## Aim of the exercise
Please give nothing except the number of lines in the records below that include the word "step".
==== The input
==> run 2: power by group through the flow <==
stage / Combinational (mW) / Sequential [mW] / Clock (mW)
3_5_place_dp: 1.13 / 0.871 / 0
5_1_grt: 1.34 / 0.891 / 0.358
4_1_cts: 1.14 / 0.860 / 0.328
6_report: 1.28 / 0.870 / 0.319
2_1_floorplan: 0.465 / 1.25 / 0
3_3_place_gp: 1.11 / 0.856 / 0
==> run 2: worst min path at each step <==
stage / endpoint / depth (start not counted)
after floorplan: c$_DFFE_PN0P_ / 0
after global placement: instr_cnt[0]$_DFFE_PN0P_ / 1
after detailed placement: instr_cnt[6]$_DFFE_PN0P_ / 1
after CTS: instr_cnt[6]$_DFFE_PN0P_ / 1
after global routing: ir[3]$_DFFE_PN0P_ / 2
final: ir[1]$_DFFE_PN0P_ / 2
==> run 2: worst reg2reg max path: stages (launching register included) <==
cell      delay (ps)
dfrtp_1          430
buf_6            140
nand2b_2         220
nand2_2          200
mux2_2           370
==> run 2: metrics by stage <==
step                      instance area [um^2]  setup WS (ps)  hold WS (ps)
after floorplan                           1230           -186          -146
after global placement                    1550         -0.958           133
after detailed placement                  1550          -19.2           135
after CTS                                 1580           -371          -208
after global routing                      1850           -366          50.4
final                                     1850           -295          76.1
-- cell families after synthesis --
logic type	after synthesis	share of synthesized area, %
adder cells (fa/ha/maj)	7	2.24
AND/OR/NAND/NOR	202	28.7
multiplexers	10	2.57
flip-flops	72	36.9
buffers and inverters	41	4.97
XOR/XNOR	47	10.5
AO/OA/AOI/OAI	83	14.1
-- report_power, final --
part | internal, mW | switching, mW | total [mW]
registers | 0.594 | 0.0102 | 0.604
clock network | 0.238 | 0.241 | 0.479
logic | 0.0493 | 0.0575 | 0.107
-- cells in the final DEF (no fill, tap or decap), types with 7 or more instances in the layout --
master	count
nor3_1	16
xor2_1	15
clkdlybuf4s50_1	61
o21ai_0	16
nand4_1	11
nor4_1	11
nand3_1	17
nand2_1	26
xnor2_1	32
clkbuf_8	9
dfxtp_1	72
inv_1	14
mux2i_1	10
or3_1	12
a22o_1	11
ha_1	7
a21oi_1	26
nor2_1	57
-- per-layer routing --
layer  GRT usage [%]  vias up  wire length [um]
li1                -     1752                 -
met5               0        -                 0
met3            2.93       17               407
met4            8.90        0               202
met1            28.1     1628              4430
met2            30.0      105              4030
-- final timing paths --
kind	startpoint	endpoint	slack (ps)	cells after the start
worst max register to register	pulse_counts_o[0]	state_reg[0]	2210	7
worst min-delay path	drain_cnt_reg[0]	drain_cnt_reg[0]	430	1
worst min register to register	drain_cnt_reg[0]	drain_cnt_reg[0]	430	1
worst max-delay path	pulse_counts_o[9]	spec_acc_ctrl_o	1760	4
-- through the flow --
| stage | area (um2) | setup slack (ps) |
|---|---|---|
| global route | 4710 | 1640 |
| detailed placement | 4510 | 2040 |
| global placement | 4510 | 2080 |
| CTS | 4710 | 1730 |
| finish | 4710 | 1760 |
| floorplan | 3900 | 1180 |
==> config.mk <==
export PLATFORM = sky130hd
export DESIGN_NAME = fifo_drain
export DESIGN_NICKNAME = d
export VERILOG_FILES = /design/src/rtl/fifo_drain.sv
export SDC_FILE = /design/constraint.sdc
export NUM_CORES = 1
export LEC_CHECK = 0
export CORE_UTILIZATION = 40
export CTS_CLUSTER_DIAMETER = 50
export DETAILED_ROUTE_END_ITERATION = 8
export HOLD_SLACK_MARGIN = 0.1
export PLACE_DENSITY = 0.73
export SKIP_LAST_GASP = 1
export SLEW_MARGIN = 5
export SYNTH_ARGS = -nofsm -noshare
export SYNTH_HDL_FRONTEND = slang
export SYNTH_SLANG_ARGS = --single-unit
==> constraint.sdc <==
create_clock -name clock -period 2.9 [get_ports clock]
set_input_delay 0.58 -clock clock [delete_from_list [all_inputs] [get_ports clock]]
set_output_delay 0.58 -clock clock [all_outputs]
set_load 0.02 [all_outputs]
==> src/rtl/fifo_drain.sv <==
// rtl/fifo_drain.sv - drains a read-latency-1 FIFO into a packetised valid/ready byte stream
module fifo_drain #(
    parameter int PKT_LEN = 16
) (
    input  logic       clock,
    input  logic       reset,
    input  logic       enable,
    input  logic       fifo_empty,
    output logic       fifo_rd,
    input  logic [7:0] fifo_data,
    output logic [7:0] m_data,
    output logic       m_valid,
    input  logic       m_ready,
    output logic       m_last,
    output logic       busy
);
    localparam int                WCNT_W   = (PKT_LEN > 1) ? $clog2(PKT_LEN) : 1;
    localparam logic [WCNT_W-1:0] WCNT_MAX = WCNT_W'(PKT_LEN - 1);

    // Two-entry in-order buffer: head_q feeds the stream, tail_q holds the second word.
    logic [1:0]        occ_q, occ_d;
    logic              inflight_q, inflight_d;
    logic [7:0]        head_q, head_d;
    logic [7:0]        tail_q, tail_d;
    logic [WCNT_W-1:0] wcnt_q, wcnt_d;

    logic              pop;
    logic              capture;
    logic [2:0]        slots_needed;

    // Stream outputs come straight from the head entry; reset keeps them quiet.
    always_comb begin
        m_valid = ~reset & (occ_q != 2'd0);
        m_data  = reset ? 8'h00 : head_q;
        m_last  = m_valid & (wcnt_q == WCNT_MAX);
        busy    = ~reset & (inflight_q | (occ_q != 2'd0));
    end

    // Issue a read only if the word it returns is guaranteed a free slot on arrival.
    always_comb begin
        pop          = m_valid & m_ready;
        capture      = inflight_q;
        slots_needed = {1'b0, occ_q} + {2'b00, inflight_q} - {2'b00, pop};
        fifo_rd      = enable & ~fifo_empty & ~reset & (slots_needed < 3'd2);
    end

    // Buffer shift/append, read-pipeline tracking and packet word counting.
    always_comb begin
        occ_d      = occ_q;
        head_d     = head_q;
        tail_d     = tail_q;
        inflight_d = fifo_rd;
        wcnt_d     = wcnt_q;
        case ({pop, capture})
            2'b10: begin
                head_d = tail_q;
                occ_d  = occ_q - 2'd1;
            end
            2'b01: begin
                if (occ_q == 2'd0) begin
                    head_d = fifo_data;
                end else begin
                    tail_d = fifo_data;
                end
                occ_d = occ_q + 2'd1;
            end
            2'b11: begin
                // Head leaves and the new word joins behind whatever remains.
                if (occ_q == 2'd2) begin
                    head_d = tail_q;
                    tail_d = fifo_data;
                end else begin
                    head_d = fifo_data;
                end
            end
            default: begin
            end
        endcase
        if (pop) begin
            wcnt_d = (wcnt_q == WCNT_MAX) ? '0 : wcnt_q + WCNT_W'(1);
        end
    end

    // State register; reset drops any buffered or in-flight words.
    always_ff @(posedge clock) begin
        if (reset) begin
            occ_q      <= 2'd0;
            inflight_q <= 1'b0;
            head_q     <= 8'h00;
            tail_q     <= 8'h00;
            wcnt_q     <= '0;
        end else begin
            occ_q      <= occ_d;
            inflight_q <= inflight_d;
            head_q     <= head_d;
            tail_q     <= tail_d;
            wcnt_q     <= wcnt_d;
        end
    end

    // A returning word must never land in a full buffer that is not also draining.
    always_ff @(posedge clock) begin
        if (!reset) begin
            assert (!(capture && !pop && (occ_q == 2'd2)));
        end
    end
endmodule

==> flow_metrics.env <==
export IMPL_core_sq_mm=0.003390
export IMPL_critPathCaptureType="primary output"
export IMPL_synthCells=164
export IMPL_dp_slack_ns=-0.8530
export IMPL_p_clk_frac=0.156
export IMPL_cp_slowest_cell="fa_2"
export IMPL_holdPathStages=2
export IMPL_rows=21
export IMPL_sw_frac_of_total=0.3634
export IMPL_drtIter0Drc=62
export IMPL_ctsHoldBuffers=0
export IMPL_gp_congestion=0.8457
export IMPL_dr_pass1_iters=4
export IMPL_rsz0062_at_grt="yes"
export IMPL_setup_viol=0
export IMPL_wl_microns=3440
export IMPL_power_density_mw_per_mm2=530.3
export IMPL_place_hpwl_microns=2483
export IMPL_finalSetupTns_ns=0
export IMPL_postLayoutSetupSlackWorst_ns=0.05342
export IMPL_antenna_found_initial=0
export IMPL_synth_area_sq_mm=0.001434
export IMPL_syn_to_final_growth_pct=26.44
export IMPL_dieArea_sq_mm=0.003828
export IMPL_p_switching_mw=0.3493
export IMPL_ys_warn_count=0
export IMPL_final_area_sq_mm=0.001813
export IMPL_drv_cap=0
export IMPL_clock_sinks=23
export IMPL_syn_nets=183
export IMPL_leakage_nw=0.7363
export IMPL_regToRegSetupSlack_ns=0.56
export IMPL_fin_crit_sh=0.9816
export IMPL_diodes=0
export IMPL_track_usage=0.1970
export IMPL_cts_made_buffers=3
export IMPL_irDropWorstVdd_v=0.0002550
export IMPL_pwr_share_seq=0.392
export IMPL_worstSetupStartpointType="primary input"
export IMPL_crit_start="reset"
export IMPL_hold_viol=0
export IMPL_power_frac_comb=0.452
export IMPL_initial_core_util=0.4230
export IMPL_tritoncts="built"
export IMPL_drive_above_1_share=0.2042
export IMPL_crit_fanout=2
export IMPL_outcome="complete, no violations"
export IMPL_vias=1275
export IMPL_grt_pass1_vias=1300
export IMPL_grt_max_degree=34
export IMPL_pin_count=25
export IMPL_min_to="tail_q[7]$_SDFFE_PP0P_"
export IMPL_wl_per_cell_microns=14.51
export IMPL_die_y_microns=61.87
export IMPL_cts_root_buf="clkbuf_4"
export IMPL_fin_crit_ns=2.847
export IMPL_worst_pin_slew_ns=0.7710
export IMPL_grt_pass1_wl_microns=5520
export IMPL_finalNetCount=211
export IMPL_ys_types=42
export IMPL_max_freq_mhz=351.3
export IMPL_instances_no_fill=237
export IMPL_clock_latency_ns=0.31
export IMPL_post_route_drc_count=0
export IMPL_die_x_microns=61.87
export IMPL_dp_cells=231
export IMPL_synth_seq_cells=23
export IMPL_final_cell_mix="dfxtp_1 (22), clkdlybuf4s50_1 (21), o21ai_1 (19)"
export IMPL_layout_commonest_cell="dfxtp_1"
export IMPL_clkTransAtPathRegs_ns=0.13
export IMPL_synth_avg_cell_area_sq_um=8.743
export IMPL_synth_area_leader_cell="dfxtp_1"
export IMPL_synth_top_area_frac=0.3211
export IMPL_hold_start="tail_q[7]$_SDFFE_PP0P_"
export IMPL_gr_total_overflow=0
export IMPL_cpPeakStageDelay_ns=0.38
export IMPL_synthTopCellsByArea="dfxtp_1 (32%), o21ai_1 (6.6%), a21oi_1 (6.3%)"
export IMPL_ant_nets=0
export IMPL_htreeDepth=1
export IMPL_dpl_cell_area_sq_mm=0.001757
export IMPL_port_buffers=24
export IMPL_r2r_end="tail_q[4]$_SDFFE_PP0P_"
export IMPL_crit_arrival_ns=2.27
export IMPL_hp_class="flop to flop"
export IMPL_drv_slew=0
export IMPL_clk_path_buf_depth=2
export IMPL_finClkSkew_ns=0.007147
export IMPL_max_slew_margin_rel=0.4860
export IMPL_reg2reg_from="occ_q[0]$_SDFFE_PP0N_"
export IMPL_cp_cell_sequence="buf_2 > o21ba_4 > nand2_4 > ha_4 > nand2_2 > fa_2 > xor2_2 > nor4_4 > buf_4"
export IMPL_fin_util=0.5349
export IMPL_synth_seq_area_share=0.3211
export IMPL_vias_per_cell=5.380
export IMPL_worstSetupPathType="primary input to primary output"
export IMPL_p_int_mw=0.6120
export IMPL_worstPathRequired_ns=2.32
export IMPL_r2r_cells=8
## registers in the layout, summed over array words and instances, names as in the netlist
name and flops:
tail_q 8, capture 1, head_q 8, occ_q 2, wcnt_q 4
## layout make-up
| cell class | count | area [sq um] |
|---|---|---|
| clock inverters | 1 | 5.005 |
| well taps | 46 | 57.56 |
| fillers | 321 | 1577 |
| clock buffers | 3 | 22.52 |
| multi-input cells | 123 | 922.1 |
| inverters | 4 | 15.01 |
| repair buffers | 37 | 329.1 |
| flip-flops and latches | 23 | 461.7 |
## synthesized netlist by cell type, drive strengths merged
| master | number |
|---|---|
| or3 | 1 |
| nor2 | 3 |
| xnor2 | 1 |
| o21ai | 26 |
| nor3 | 1 |
| o22a | 1 |
| nand2 | 5 |
| inv | 4 |
| and2 | 2 |
| o2111a | 1 |
| nand3 | 10 |
| ha | 5 |
| a21oi | 18 |
| o32ai | 1 |
| nand2b | 2 |
| o22ai | 1 |
| a21bo | 1 |
| a311oi | 8 |
| nor2b | 9 |
| xor2 | 2 |
| mux2i | 1 |
| mux2 | 9 |
| buf | 10 |
| dfxtp | 23 |
| and4 | 1 |
| nor4 | 2 |
| clkbuf | 4 |
| o21ba | 1 |
| a21o | 8 |
| fa | 1 |
| and3b | 1 |
| a31oi | 1 |
## how the worst max path moves through the flow
stage | to | slack [ns] | cells after the start
finish | fifo_rd | 0.05 | 9
global route | fifo_rd | -0.04 | 9
CTS | fifo_rd | 0.05 | 9
floorplan | fifo_rd | 0.006 | 8
global placement | fifo_rd | -0.81 | 9
detailed placement | fifo_rd | -0.85 | 9
## metrics by stage
| stage | hold slack, ns | power [mW] |
|---|---|---|
| CTS | 0.4962 | 0.9671 |
| global route | 0.5217 | 1.032 |
| global placement | 0.4708 | 0.7755 |
| floorplan | 0.4573 | 0.6813 |
| finish | 0.4959 | 0.9613 |
| detailed placement | 0.4754 | 0.7941 |
## cell families after synthesis
group           share of synthesized area
flops                              0.3211
simple gates                       0.1449
mux                               0.08027
compound gates                     0.3046
xor+xnor                          0.01833
fa+ha+maj                         0.05759
buf+inv                           0.07328
## what timing repair did
item / in CTS / in global routing
pin swaps: 5 / 0
gates resized for setup: 16 / 1
setup buffers: 2 / 0
setup endpoints to repair: 1 / 1
## per-layer routing
layer,GRT usage,part of all wire,up-vias
met1,0.2225,0.43,592
met3,0.03727,0.031,6
met5,0,0,-
met2,0.3564,0.52,25
met4,0.09206,0.013,0
li1,-,-,652
## power groups by stage
stage          logic, mW  registers, mW  clock network, mW
2_1_floorplan      0.303          0.378                  0
3_3_place_gp       0.396          0.380                  0
3_5_place_dp       0.412          0.382                  0
4_1_cts            0.435          0.376              0.156
5_1_grt            0.474          0.381              0.177
6_report           0.435          0.377              0.150
## critical path, delay by kind of cell
kind	cells	cell delay, ns
fa+ha+maj	2	0.65
simple gates	3	0.35
buf+inv	2	0.29
compound gates	1	0.23
xor+xnor	1	0.17
Power figures use the tool's default switching activity.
========
## Answer below
2